Thanks for the info!
Jordan that is surely an extremely general question that I honestly can’t answer. Heavy compounding for some can mean using some “rocks in a bottle” polish on a wool pad with a rotary polisher. For others, it means an orange Lake Country pad with Meguiar’s 105, so obviously they can provide very different levels of cut. In addition, the paint is a huge variable so it’s very hard to simply say you remove 2 microns or something like that. Again, I wish I could tell you an exact number, but for the reasons mentioned above I can’t nor have I ever measured too precisely. I’m sure it’ll pop up as an article in the future :).
Thank you so much for working this topic! Great information!!
1) A follow-up article (or even a series) on detailing older cars seems to be a natural from this article. Granted, that opens the doors on a lot of variables, but even if it could be covered on such points as detailing the differing paints and finishes found as original over the last 5 or 6 six decades, would be insightful.
2) If you have any insights you could share as to what thinknesses and hardnesses the different vehicle makes have, would be helpful. (As an example, I see a number of Honda models where I can only assume the previous owners used brush car washes.

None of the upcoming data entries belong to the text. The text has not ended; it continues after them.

$ cat src/hdl/glyph_quad_layout_macros.svh
// Assertion macros for the glyph quad layout block.
`ifndef GLYPH_QUAD_LAYOUT_MACROS_SVH
`define GLYPH_QUAD_LAYOUT_MACROS_SVH
`ifndef SYNTHESIS
`define GLQ_ASSERT_IMP(label, ante, cons) \
    label: assert property (@(posedge clk) disable iff (!rst_n) (ante) |-> (cons)) \
        else $error("glq check failed: same-cycle implication");
`define GLQ_ASSERT_NEXT(label, ante, cons) \
    label: assert property (@(posedge clk) disable iff (!rst_n) (ante) |=> (cons)) \
        else $error("glq check failed: next-cycle implication");
`else
`define GLQ_ASSERT_IMP(label, ante, cons)
`define GLQ_ASSERT_NEXT(label, ante, cons)
`endif
`endif

$ cat src/hdl/glq_pkg.sv
// Shared types, constants and arithmetic helpers for the glyph quad layout block.
`default_nettype none
package glq_pkg;

    localparam int SCALE_W    = 24;
    localparam int PAD_W      = 16;
    localparam int UNITS_W    = 16;
    localparam int RECT_W     = 23;
    localparam int COLOUR_W   = 24;
    localparam int ATLAS_W    = 16;
    localparam int TEX_W      = 17;
    localparam int POS_W      = 24;
    localparam int CFG_IDX_W  = 3;
    localparam int CFG_DATA_W = 24;

    // product, scaled value, two-term sum, quad extent, wide pen math
    localparam int PROD_W    = 41;
    localparam int SCL_W     = 28;
    localparam int SUM_W     = 29;
    localparam int QD_W      = 30;
    localparam int WIDE_W    = 32;
    localparam int RND_SHIFT = 12;

    localparam logic signed [PROD_W-1:0] RND_HALF = 41'sd2048;
    localparam logic signed [WIDE_W-1:0] SAT_HI   = 32'sd8388607;
    localparam logic signed [WIDE_W-1:0] SAT_LO   = -32'sd8388608;

    localparam logic [CFG_IDX_W-1:0] REG_GLYPH_SCALE = 3'd0;
    localparam logic [CFG_IDX_W-1:0] REG_PAD_PIXELS  = 3'd1;
    localparam logic [CFG_IDX_W-1:0] REG_ASCENDER    = 3'd2;
    localparam logic [CFG_IDX_W-1:0] REG_DESCENDER   = 3'd3;
    localparam logic [CFG_IDX_W-1:0] REG_LINE_GAP    = 3'd4;
    localparam logic [CFG_IDX_W-1:0] REG_RECT_WIDTH  = 3'd5;
    localparam logic [CFG_IDX_W-1:0] REG_RECT_HEIGHT = 3'd6;
    localparam logic [CFG_IDX_W-1:0] REG_COLOUR      = 3'd7;

    localparam logic [SCALE_W-1:0]  SCALE_RESET  = 24'h100000;
    localparam logic [RECT_W-1:0]   RECT_RESET   = 23'h7FFFFF;
    localparam logic [COLOUR_W-1:0] COLOUR_RESET = 24'hFFFFFF;

    localparam logic REQ_GLYPH   = 1'b0;
    localparam logic REQ_NEWLINE = 1'b1;

    // vertex order BL, TL, TR, TR, BR, BL (y grows downward); bit k is vertex k
    localparam int VCNT_W = 3;
    localparam logic [VCNT_W-1:0] LAST_VERT = 3'd5;
    localparam logic [5:0] CORNER_X = 6'b011100;
    localparam logic [5:0] CORNER_Y = 6'b110001;

    localparam int Q_AW     = 1;
    localparam int Q_DEPTH  = 1 << Q_AW;
    localparam int Q_CNT_W  = Q_AW + 1;

    typedef struct packed {
        logic [SCALE_W-1:0]      glyph_scale;
        logic [PAD_W-1:0]        pad_pixels;
        logic [RECT_W-1:0]       rect_width;
        logic [RECT_W-1:0]       rect_height;
        logic [COLOUR_W-1:0]     colour_rgb;
        logic signed [SCL_W-1:0] asc_s;
        logic signed [QD_W-1:0]  line_h;
    } cfg_t;

    typedef struct packed {
        logic                    is_nl;
        logic                    start;
        logic signed [SCL_W-1:0] adv;
        logic signed [SUM_W-1:0] lx;
        logic signed [SCL_W-1:0] y1;
        logic signed [QD_W-1:0]  qw;
        logic signed [QD_W-1:0]  qh;
        logic [ATLAS_W-1:0]      au;
        logic [ATLAS_W-1:0]      av;
        logic [ATLAS_W-1:0]      aw;
        logic [ATLAS_W-1:0]      ah;
    } item_t;

    typedef struct packed {
        logic               full;
        logic               empty;
        logic [Q_CNT_W-1:0] count;
    } q_stat_t;

    typedef struct packed {
        logic halted;
        logic busy;
        logic load;
    } back_stat_t;

    // font units times scale, plus the rounding half
    function automatic logic signed [PROD_W-1:0] mul_units(
        input logic signed [UNITS_W-1:0] v,
        input logic [SCALE_W-1:0]        s
    );
        logic signed [PROD_W-1:0] a;
        logic signed [PROD_W-1:0] b;
        a = PROD_W'(v);
        b = $signed(PROD_W'(s));
        return a * b + RND_HALF;
    endfunction

    // floor shift of a rounded product down to Q.8 pixels
    function automatic logic signed [SCL_W-1:0] round_prod(
        input logic signed [PROD_W-1:0] p
    );
        return $signed(p[RND_SHIFT+SCL_W-1:RND_SHIFT]);
    endfunction

    function automatic logic signed [POS_W-1:0] sat24(
        input logic signed [WIDE_W-1:0] v
    );
        logic signed [WIDE_W-1:0] c;
        if (v > SAT_HI)
            c = SAT_HI;
        else if (v < SAT_LO)
            c = SAT_LO;
        else
            c = v;
        return $signed(c[POS_W-1:0]);
    endfunction

endpackage
`default_nettype wire

$ cat src/hdl/glq_cfg.sv
// Configuration registers and derived font metrics (scaled ascender, line height).
`default_nettype none
module glq_cfg (
    input  logic                           clk,
    input  logic                           rst_n,
    input  logic                           cfg_we,
    input  logic [glq_pkg::CFG_IDX_W-1:0]  cfg_index,
    input  logic [glq_pkg::CFG_DATA_W-1:0] cfg_data,
    output glq_pkg::cfg_t                  cfg
);
    import glq_pkg::*;

    logic [SCALE_W-1:0]        glyph_scale_reg;
    logic [PAD_W-1:0]          pad_pixels_reg;
    logic signed [UNITS_W-1:0] ascender_reg;
    logic signed [UNITS_W-1:0] descender_reg;
    logic signed [UNITS_W-1:0] line_gap_reg;
    logic [RECT_W-1:0]         rect_width_reg;
    logic [RECT_W-1:0]         rect_height_reg;
    logic [COLOUR_W-1:0]       colour_reg;

    logic signed [PROD_W-1:0]  asc_p_reg;
    logic signed [PROD_W-1:0]  desc_p_reg;
    logic signed [PROD_W-1:0]  gap_p_reg;
    logic signed [SCL_W-1:0]   asc_s_reg;
    logic signed [QD_W-1:0]    line_h_reg;

    logic signed [QD_W-1:0]    line_h_next;

    always_ff @(posedge clk or negedge rst_n)
    begin
        if (!rst_n)
        begin
            glyph_scale_reg <= SCALE_RESET;
            pad_pixels_reg  <= '0;
            ascender_reg    <= '0;
            descender_reg   <= '0;
            line_gap_reg    <= '0;
            rect_width_reg  <= RECT_RESET;
            rect_height_reg <= RECT_RESET;
            colour_reg      <= COLOUR_RESET;
        end
        else if (cfg_we)
        begin
            case (cfg_index)
                REG_GLYPH_SCALE: glyph_scale_reg <= cfg_data[SCALE_W-1:0];
                REG_PAD_PIXELS:  pad_pixels_reg  <= cfg_data[PAD_W-1:0];
                REG_ASCENDER:    ascender_reg    <= $signed(cfg_data[UNITS_W-1:0]);
                REG_DESCENDER:   descender_reg   <= $signed(cfg_data[UNITS_W-1:0]);
                REG_LINE_GAP:    line_gap_reg    <= $signed(cfg_data[UNITS_W-1:0]);
                REG_RECT_WIDTH:  rect_width_reg  <= cfg_data[RECT_W-1:0];
                REG_RECT_HEIGHT: rect_height_reg <= cfg_data[RECT_W-1:0];
                REG_COLOUR:      colour_reg      <= cfg_data[COLOUR_W-1:0];
                default:
                begin
                end
            endcase
        end
    end

    assign line_h_next = QD_W'(round_prod(asc_p_reg)) - QD_W'(round_prod(desc_p_reg))
                       + QD_W'(round_prod(gap_p_reg));

    // two stage derivation: scaled products, then scaled ascender and line height
    always_ff @(posedge clk or negedge rst_n)
    begin
        if (!rst_n)
        begin
            asc_p_reg  <= RND_HALF;
            desc_p_reg <= RND_HALF;
            gap_p_reg  <= RND_HALF;
            asc_s_reg  <= '0;
            line_h_reg <= '0;
        end
        else
        begin
            asc_p_reg  <= mul_units(ascender_reg, glyph_scale_reg);
            desc_p_reg <= mul_units(descender_reg, glyph_scale_reg);
            gap_p_reg  <= mul_units(line_gap_reg, glyph_scale_reg);
            asc_s_reg  <= round_prod(asc_p_reg);
            line_h_reg <= line_h_next;
        end
    end

    always_comb
    begin
        cfg.glyph_scale = glyph_scale_reg;
        cfg.pad_pixels  = pad_pixels_reg;
        cfg.rect_width  = rect_width_reg;
        cfg.rect_height = rect_height_reg;
        cfg.colour_rgb  = colour_reg;
        cfg.asc_s       = asc_s_reg;
        cfg.line_h      = line_h_reg;
    end

endmodule
`default_nettype wire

The clearcoat seems to be gone from elevated surfaces and edges. That makes me wonder if on those where the finish appears workable, if in fact they may be a few detailings away from problems.) This is where your article and the gauge would be very helpful.
Thanks Richard, I’ll surely make note of that and keep in mind for the near future.
Very helpful article, thank you Ivan.
Do you know the thickness of a Land Rover Discovery 4 2010 paint?
Rafael, I’ve never measured one of those, but even if I did it could vary from car to car unfortunately.
Hi Ivan I’m debating between this paint guage vs the 2700.00 model DI sells. I correct cars daily which includes wetsanding. I know I need a guage but 27 hurts. Im afraid this meter doesnt give me anything more than an educated guess (thickness of clear coat) What do you suggest?
Eric to some extent you’re right. This tool is by no means as good and accurate as the DeFelsko PosiTector 200, but it’s also not worthless. We use it for all correction work in order to make sure there’s enough clearcoat to work with and also to check areas for repaint, etc. Since it measures only the overall thickness, you will only know roughly how much clear coat there is on the car, but it’s definitely better than nothing and a great guide.
Very helpful and thank you for posing this article. Nowadays all the car companies are using a thin layer of paints on the metal, but by using it, we can inspect the vehicle before purchasing it. Many people still don’t understand what is its use; for them, it is a worth reading article.